By: Macaela Mackenzie
April 22, 2018

It’s 2019 and shockingly little about the conversation about reproductive choice has changed. While the ominously ticking biological clock in older ads has been replaced by more “empowering” messages (on Instagram, naturally) urging women to freeze their eggs for the cost of a manicure, the underlying message is the same: If you want kids one day, better hurry, because those ovaries aren’t getting any younger.

Science has made a bit more progress—assisted reproductive technologies like IVF have helped millions of women become moms when getting pregnant naturally wasn’t in the cards, and hormonal tests that can give you insight into your fertility future have gotten more accessible—but it can’t erase the biological bottom line: Fertility declines with age. Women in their thirties are now officially having more babies than women in their twenties, according to CDC data, but technology may still not be keeping up with a sharp demographic shift: Women are putting off pregnancy.
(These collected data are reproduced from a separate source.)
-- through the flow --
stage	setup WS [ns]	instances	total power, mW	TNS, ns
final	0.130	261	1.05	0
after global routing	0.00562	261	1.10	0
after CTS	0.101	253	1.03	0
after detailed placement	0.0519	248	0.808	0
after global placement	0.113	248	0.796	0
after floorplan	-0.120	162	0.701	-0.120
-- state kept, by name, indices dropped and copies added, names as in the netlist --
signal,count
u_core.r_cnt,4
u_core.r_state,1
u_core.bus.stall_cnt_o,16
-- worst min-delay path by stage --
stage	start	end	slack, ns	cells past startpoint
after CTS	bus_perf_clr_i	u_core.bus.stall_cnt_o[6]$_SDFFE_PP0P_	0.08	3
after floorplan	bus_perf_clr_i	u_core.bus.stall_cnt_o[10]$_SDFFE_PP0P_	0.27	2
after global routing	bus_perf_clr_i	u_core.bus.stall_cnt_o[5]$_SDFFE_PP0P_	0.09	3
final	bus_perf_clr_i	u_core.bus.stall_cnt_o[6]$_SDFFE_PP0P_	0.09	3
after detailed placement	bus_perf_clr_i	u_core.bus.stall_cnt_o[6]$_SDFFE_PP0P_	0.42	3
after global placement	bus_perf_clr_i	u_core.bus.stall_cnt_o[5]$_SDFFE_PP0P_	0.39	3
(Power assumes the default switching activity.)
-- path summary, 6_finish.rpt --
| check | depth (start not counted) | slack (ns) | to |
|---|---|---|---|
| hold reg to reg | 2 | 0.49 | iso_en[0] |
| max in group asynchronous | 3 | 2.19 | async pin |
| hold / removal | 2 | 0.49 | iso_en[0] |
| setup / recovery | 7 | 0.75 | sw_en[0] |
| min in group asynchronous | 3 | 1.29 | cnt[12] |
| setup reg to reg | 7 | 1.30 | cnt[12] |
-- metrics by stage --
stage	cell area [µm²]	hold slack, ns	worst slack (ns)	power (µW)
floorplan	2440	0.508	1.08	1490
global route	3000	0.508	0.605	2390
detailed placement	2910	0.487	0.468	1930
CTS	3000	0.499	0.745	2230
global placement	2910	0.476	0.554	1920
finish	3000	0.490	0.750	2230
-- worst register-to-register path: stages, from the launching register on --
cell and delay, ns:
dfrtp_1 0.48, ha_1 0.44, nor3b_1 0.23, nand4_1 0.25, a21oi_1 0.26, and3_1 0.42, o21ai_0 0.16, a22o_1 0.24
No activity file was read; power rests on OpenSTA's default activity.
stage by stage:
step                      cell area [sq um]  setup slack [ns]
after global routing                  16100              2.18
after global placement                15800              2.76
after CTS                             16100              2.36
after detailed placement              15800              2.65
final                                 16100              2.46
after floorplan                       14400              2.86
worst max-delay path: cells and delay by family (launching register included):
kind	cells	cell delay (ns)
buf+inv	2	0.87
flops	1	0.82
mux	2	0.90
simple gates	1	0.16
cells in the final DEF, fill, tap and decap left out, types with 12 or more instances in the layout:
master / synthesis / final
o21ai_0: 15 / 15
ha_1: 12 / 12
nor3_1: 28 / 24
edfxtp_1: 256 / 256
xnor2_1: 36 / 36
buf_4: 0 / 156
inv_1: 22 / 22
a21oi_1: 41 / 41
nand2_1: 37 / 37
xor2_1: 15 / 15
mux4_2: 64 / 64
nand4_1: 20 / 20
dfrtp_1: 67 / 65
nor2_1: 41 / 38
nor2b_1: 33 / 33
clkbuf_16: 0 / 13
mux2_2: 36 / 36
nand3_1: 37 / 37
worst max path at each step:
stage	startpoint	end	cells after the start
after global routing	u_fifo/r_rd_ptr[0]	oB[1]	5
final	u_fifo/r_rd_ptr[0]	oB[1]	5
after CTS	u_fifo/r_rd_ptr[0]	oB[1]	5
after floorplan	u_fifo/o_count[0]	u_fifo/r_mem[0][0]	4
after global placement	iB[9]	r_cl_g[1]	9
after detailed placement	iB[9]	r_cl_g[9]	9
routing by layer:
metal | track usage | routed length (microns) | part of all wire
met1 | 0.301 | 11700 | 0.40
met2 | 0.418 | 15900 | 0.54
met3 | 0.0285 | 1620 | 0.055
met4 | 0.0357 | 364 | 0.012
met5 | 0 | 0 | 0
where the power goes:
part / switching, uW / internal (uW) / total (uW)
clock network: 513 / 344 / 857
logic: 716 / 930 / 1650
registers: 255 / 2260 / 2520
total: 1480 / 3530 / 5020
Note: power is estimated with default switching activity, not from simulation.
===== config.mk =====
export PLATFORM = sky130hd
export DESIGN_NAME = j_result_signature
export DESIGN_NICKNAME = d
export VERILOG_FILES = /design/src/rtl/j_power_pkg.sv /design/src/rtl/j_misr.sv /design/src/rtl/j_result_signature.sv
export SDC_FILE = /design/constraint.sdc
export NUM_CORES = 1
export LEC_CHECK = 0
export ABC_AREA = 1
export BUFFER_PORTS_ARGS = -buffer_cell sky130_fd_sc_hd__clkbuf_2
export CORE_MARGIN = 2
export CORE_UTILIZATION = 50
export DETAILED_ROUTE_END_ITERATION = 10
export PLACE_DENSITY_LB_ADDON = 0.1
export SLEW_MARGIN = 15
export SYNTH_ARGS = -nofsm -noshare
export SYNTH_HDL_FRONTEND = slang
export SYNTH_SLANG_ARGS = --single-unit

===== constraint.sdc =====
create_clock -name clk -period 4.93 [get_ports clk]
set_input_delay 0.7395 -clock clk [delete_from_list [all_inputs] [get_ports clk]]
set_output_delay 0.7395 -clock clk [all_outputs]
set_load 0.01 [all_outputs]

===== src/rtl/j_power_pkg.sv =====
// Shared types and helpers for the max-power
// stress harness receive-side checker.
package j_power_pkg;

  typedef enum logic [1:0] {
    IDLE,
    WARMUP,
    COLLECT,
    DONE
  } sig_state_t;

  localparam logic [31:0] DEFAULT_POLY = 32'h04C11DB7;

  // Phase counter counts down from (len-1), so
  // $clog2(len) bits suffice; never narrower than 1.
  function automatic int phase_width(
    input int warm,
    input int win
  );
    int m;
    m = (warm > win) ? warm : win;
    return (m < 2) ? 1 : $clog2(m);
  endfunction

endpackage


===== src/rtl/j_misr.sv =====
// Single-input MISR: shift left, poly feedback
// from the MSB, data bit folded into the LSB.
module j_misr
  import j_power_pkg::*;
#(
  parameter int SIG_WIDTH = 32,
  parameter logic [SIG_WIDTH-1:0] POLY =
    DEFAULT_POLY[SIG_WIDTH-1:0],
  parameter logic [SIG_WIDTH-1:0] SEED = '1
) (
  input  logic                 clk,
  input  logic                 reset,
  input  logic                 load,
  input  logic                 shift_en,
  input  logic                 din,
  output logic [SIG_WIDTH-1:0] sig
);

  logic [SIG_WIDTH-1:0] fb;
  logic [SIG_WIDTH-1:0] step;

  assign fb   = sig[SIG_WIDTH-1] ? POLY : '0;
  assign step = {sig[SIG_WIDTH-2:0], 1'b0}
              ^ fb
              ^ {{(SIG_WIDTH-1){1'b0}}, din};

  always_ff @(posedge clk or negedge reset) begin
    if (!reset) begin
      sig <= SEED;
    end else if (load) begin
      sig <= SEED;
    end else if (shift_en) begin
      sig <= step;
    end
  end

endmodule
The average age of first pregnancy varies wildly across the country but is steadily creeping upward. The national average age of first pregnancy back in 1970 was 21; in 2017 it was closer to 27. Twenty-seven is still young in reproductive terms—fertility doesn’t begin to enter the danger zone until the midthirties—but many women, especially in big cities, are pushing the limits, getting closer and closer to the reproductive fringes. In Miami the average age of first-time mothers is 30; women in Manhattan are putting pregnancy off until 31; in San Francisco first-time moms are 32 on average.

Why women put off pregnancy (or choose to skip it altogether) doesn’t really matter. Whether it’s to wait for a promotion or the right partner, or just to feel ready for motherhood, that choice doesn’t need to be justified. But it should also be made with all the facts: In your midtwenties—peak fertility years—the chances of getting pregnant naturally each time you ovulate are around 25 percent. But by 30 that number slips to 20 percent; at 35 it’s around 15 percent; and by 40 your chances of getting pregnant naturally hover around 5 percent. The longer women wait, the less optimistic their reproductive chances.
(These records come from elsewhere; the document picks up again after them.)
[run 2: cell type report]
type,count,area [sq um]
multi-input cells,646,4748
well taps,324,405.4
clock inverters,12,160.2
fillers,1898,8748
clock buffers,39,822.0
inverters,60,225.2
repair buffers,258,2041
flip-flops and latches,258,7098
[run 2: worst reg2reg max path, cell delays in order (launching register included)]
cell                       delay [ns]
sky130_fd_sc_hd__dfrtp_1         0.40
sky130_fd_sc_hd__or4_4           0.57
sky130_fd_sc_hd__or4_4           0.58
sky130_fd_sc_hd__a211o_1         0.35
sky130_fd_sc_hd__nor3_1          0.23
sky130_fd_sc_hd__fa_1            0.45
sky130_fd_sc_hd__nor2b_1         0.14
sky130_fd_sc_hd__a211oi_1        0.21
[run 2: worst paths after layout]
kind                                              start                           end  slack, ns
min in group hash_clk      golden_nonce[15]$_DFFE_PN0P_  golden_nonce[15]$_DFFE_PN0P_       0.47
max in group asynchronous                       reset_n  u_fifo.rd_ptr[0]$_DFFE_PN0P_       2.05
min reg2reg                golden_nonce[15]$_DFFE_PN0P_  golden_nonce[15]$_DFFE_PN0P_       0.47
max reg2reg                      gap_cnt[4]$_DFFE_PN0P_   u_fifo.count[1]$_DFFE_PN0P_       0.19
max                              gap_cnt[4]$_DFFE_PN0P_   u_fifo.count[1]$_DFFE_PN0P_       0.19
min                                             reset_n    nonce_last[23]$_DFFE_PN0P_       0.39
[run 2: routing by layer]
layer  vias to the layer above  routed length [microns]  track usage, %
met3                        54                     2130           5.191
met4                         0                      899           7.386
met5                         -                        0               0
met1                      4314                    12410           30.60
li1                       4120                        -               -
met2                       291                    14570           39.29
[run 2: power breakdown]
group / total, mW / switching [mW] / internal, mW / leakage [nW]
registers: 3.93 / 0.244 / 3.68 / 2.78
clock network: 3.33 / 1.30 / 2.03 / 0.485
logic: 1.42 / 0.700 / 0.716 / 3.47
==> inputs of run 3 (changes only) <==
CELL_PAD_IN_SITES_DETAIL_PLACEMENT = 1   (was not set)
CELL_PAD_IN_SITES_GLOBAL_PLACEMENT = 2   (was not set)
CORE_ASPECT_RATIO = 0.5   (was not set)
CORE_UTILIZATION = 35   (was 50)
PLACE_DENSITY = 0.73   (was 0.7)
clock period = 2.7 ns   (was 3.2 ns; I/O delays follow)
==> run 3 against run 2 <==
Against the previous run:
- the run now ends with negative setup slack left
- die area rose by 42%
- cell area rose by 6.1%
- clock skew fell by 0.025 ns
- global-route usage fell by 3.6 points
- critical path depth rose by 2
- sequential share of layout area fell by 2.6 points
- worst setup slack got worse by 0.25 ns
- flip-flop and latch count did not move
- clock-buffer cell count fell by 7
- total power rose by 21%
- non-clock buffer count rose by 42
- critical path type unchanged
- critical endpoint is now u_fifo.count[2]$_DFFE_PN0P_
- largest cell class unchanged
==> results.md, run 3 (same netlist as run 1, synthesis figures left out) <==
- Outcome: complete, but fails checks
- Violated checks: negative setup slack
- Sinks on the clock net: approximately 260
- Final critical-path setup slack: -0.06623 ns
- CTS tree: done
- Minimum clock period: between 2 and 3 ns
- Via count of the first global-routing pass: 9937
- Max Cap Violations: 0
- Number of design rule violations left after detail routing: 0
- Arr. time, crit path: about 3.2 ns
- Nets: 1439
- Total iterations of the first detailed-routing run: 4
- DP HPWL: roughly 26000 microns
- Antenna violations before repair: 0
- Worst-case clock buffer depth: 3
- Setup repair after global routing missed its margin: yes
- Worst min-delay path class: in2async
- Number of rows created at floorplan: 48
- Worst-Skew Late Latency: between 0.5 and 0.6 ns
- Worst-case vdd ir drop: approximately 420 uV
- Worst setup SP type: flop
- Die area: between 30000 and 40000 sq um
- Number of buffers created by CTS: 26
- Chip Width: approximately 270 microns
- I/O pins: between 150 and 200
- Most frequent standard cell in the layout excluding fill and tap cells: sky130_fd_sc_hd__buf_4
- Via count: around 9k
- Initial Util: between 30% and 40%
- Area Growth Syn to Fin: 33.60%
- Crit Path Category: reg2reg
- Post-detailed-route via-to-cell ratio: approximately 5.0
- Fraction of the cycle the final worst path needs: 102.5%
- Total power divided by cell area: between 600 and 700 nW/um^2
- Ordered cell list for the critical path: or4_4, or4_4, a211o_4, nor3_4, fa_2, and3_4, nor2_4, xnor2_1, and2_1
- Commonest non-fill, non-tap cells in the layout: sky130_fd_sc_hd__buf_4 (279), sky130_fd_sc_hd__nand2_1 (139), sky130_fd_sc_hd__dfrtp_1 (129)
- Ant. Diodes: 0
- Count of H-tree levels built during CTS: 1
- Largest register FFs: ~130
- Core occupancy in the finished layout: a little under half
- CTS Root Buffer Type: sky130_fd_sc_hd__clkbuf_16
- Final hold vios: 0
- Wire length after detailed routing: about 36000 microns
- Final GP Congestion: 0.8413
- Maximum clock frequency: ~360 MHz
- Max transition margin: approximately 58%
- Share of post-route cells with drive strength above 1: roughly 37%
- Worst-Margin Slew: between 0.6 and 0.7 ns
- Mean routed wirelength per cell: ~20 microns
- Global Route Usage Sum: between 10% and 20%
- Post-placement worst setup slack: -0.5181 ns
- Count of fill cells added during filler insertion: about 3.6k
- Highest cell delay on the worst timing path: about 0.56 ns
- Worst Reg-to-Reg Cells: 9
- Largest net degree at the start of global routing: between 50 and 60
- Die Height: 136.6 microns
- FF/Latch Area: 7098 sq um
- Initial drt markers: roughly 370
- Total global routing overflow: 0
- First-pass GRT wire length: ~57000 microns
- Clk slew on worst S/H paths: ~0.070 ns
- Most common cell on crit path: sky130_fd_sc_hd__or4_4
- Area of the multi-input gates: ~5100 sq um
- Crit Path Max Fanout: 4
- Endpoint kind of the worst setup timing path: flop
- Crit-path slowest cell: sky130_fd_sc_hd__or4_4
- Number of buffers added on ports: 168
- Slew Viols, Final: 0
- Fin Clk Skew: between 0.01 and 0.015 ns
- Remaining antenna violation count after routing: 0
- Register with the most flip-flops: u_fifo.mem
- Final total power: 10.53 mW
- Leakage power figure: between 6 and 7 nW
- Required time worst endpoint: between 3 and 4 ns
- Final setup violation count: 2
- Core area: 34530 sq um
It’s no wonder egg freezing, billed as the empowering way to take control of your future, is on the rise. “We’ve done a really good job of pushing the conversation forward, and women are so much more proactive about it,” says Jaime Knopman, M.D., a board-certified reproductive endocrinologist and directory of fertility preservation for CCRM, a fertility clinic in New York City. “But on the flip side, I think we’ve created a little bit of hysteria.” Proof: The vast majority of women who freeze their eggs never use them. One small study published in Human Reproduction in 2017 found the number of women who go on to fertilize and implant the eggs they put on ice might be as low as 6 percent. With average egg-freezing costs between $30,000 and $40,000, that’s a massive amount of potentially wasted cash.
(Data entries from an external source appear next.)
[config.mk]
export PLATFORM = sky130hd
export DESIGN_NAME = speed_ramp
export DESIGN_NICKNAME = d
export VERILOG_FILES = /design/src/rtl/speed_ramp.sv
export SDC_FILE = /design/constraint.sdc
export NUM_CORES = 1
export LEC_CHECK = 0
export ABC_AREA = 1
export CORE_MARGIN = 1
export CORE_UTILIZATION = 45
export DETAILED_ROUTE_END_ITERATION = 6
export PLACE_DENSITY = 0.65
export SYNTH_ARGS = -nofsm -noshare
export SYNTH_HDL_FRONTEND = slang
export SYNTH_SLANG_ARGS = --single-unit
[constraint.sdc]
create_clock -name clk -period 4.4 [get_ports clk]
set_input_delay 0.66 -clock clk [delete_from_list [all_inputs] [get_ports clk]]
set_output_delay 0.66 -clock clk [all_outputs]
set_load 0.01 [all_outputs]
Whether egg freezing is a savvy move that is indeed “empowering” or just another way to scare women into making certain decisions about their body depends on why—and when—you’re doing it. If you want to get pregnant at 30, your chances of conceiving naturally (which is exactly what happened to the majority of women in the study after icing their eggs) are still high. If you have other things on the agenda and don’t foresee motherhood becoming a priority until you’re pushing 40, it can be a smart move.